By Vijian Paramasivam

PHNOM PENH, Dec 2 (Bernama) -- India, the world's leading producer and exporter of rice, has warned that weak prices for the white grain are expected to persist through the end of the year and into 2026 due to oversupply. 

In addition, the prevailing erratic weather patterns in Southeast Asia are likely to disrupt production.

The Southeast Asian rice market is facing volatility as two of the world’s major rice producers – Vietnam and Thailand – are experiencing choppy weather in recent months that could stifle production.

The Indian Rice Exporters’ Federation (IREF) says any drop in production in the two Southeast Asian exporters could influence the global rice market, at least for a temporary period.

“Global prices are likely to remain low through 2025 and the market in 2026. After three years of extreme volatility, the market is facing a glut (541 million metric tonnes produced in 2024), pushing prices down,” IREF’s  National President Dr Prem Garg told Bernama from New Delhi.

The international rice market is experiencing one of the weakest rice prices in nearly a decade, with rates plunging by 35 per cent in just one year since India lifted its export ban on non-basmati rice, according to French-based Coface, a global trade credit risk management company.

Prices are hovering around US$360 (RM1,488) per metric tonne in the market. 

The regional rice market is compounded by multiple challenges this year.

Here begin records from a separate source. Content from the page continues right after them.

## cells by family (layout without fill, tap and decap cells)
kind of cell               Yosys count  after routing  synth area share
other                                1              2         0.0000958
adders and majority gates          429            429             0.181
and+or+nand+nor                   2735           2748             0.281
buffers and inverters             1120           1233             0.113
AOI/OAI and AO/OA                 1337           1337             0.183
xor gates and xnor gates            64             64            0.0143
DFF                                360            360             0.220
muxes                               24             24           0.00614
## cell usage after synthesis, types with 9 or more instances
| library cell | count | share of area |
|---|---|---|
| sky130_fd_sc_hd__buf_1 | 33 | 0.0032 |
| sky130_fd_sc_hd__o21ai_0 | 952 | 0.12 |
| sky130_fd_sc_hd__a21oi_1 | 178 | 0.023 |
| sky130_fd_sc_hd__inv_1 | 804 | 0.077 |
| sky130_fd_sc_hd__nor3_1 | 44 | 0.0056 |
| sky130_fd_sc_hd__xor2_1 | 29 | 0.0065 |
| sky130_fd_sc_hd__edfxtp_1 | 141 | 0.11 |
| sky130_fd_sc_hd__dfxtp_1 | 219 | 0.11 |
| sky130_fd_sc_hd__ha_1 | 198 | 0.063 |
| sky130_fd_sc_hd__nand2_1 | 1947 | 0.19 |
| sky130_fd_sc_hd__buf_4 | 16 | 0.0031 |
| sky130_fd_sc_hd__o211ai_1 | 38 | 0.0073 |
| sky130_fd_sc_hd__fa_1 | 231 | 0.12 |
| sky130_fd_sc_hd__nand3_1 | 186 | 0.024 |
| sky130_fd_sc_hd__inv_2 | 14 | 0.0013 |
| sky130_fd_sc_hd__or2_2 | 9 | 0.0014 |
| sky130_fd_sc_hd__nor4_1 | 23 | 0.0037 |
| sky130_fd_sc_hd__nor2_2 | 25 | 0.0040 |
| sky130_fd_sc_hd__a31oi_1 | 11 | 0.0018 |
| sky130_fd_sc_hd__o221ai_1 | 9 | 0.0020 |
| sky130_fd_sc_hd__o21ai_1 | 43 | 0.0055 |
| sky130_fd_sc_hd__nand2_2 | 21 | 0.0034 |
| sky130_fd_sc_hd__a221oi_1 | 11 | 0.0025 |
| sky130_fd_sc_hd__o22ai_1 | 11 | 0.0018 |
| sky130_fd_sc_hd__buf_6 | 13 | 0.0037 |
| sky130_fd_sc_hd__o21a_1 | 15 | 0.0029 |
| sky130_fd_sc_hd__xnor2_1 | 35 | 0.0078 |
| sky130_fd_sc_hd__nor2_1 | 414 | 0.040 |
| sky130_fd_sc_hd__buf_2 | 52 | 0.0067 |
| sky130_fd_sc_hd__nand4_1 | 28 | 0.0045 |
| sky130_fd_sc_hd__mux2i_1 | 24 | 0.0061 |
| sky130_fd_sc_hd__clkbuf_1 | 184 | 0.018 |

Vietnam and Thailand, each exporting about eight million metric tonnes of rice annually, are currently experiencing heavy rainfall, flooding, and landslides that have devastated some of their rice fields.

This situation may affect rice exports in the upcoming months.

Two major rice importers, Indonesia and the Philippines, temporarily banned rice imports to protect their domestic markets.

“Adverse weather (flooding, erratic rainfall and saltwater intrusion) in Southeast Asia, especially in major producers like Thailand and Vietnam, can affect global rice supply, and therefore influence global rice prices.

“But the net impact depends on how weather-related losses stack up against production elsewhere (for example, from India) and global demand.

“Those temporary import bans reduce near-term import demand and can stabilise downward pressure on global prices, but they won’t by themselves reverse the broader surplus-driven weakness,” said Garg, who is also the Chairman of the 118-year-old Shri Lal Mahal Group.

India is expected to ship out 24 to 25 million metric tonnes of rice in the 2025-26 period, he said.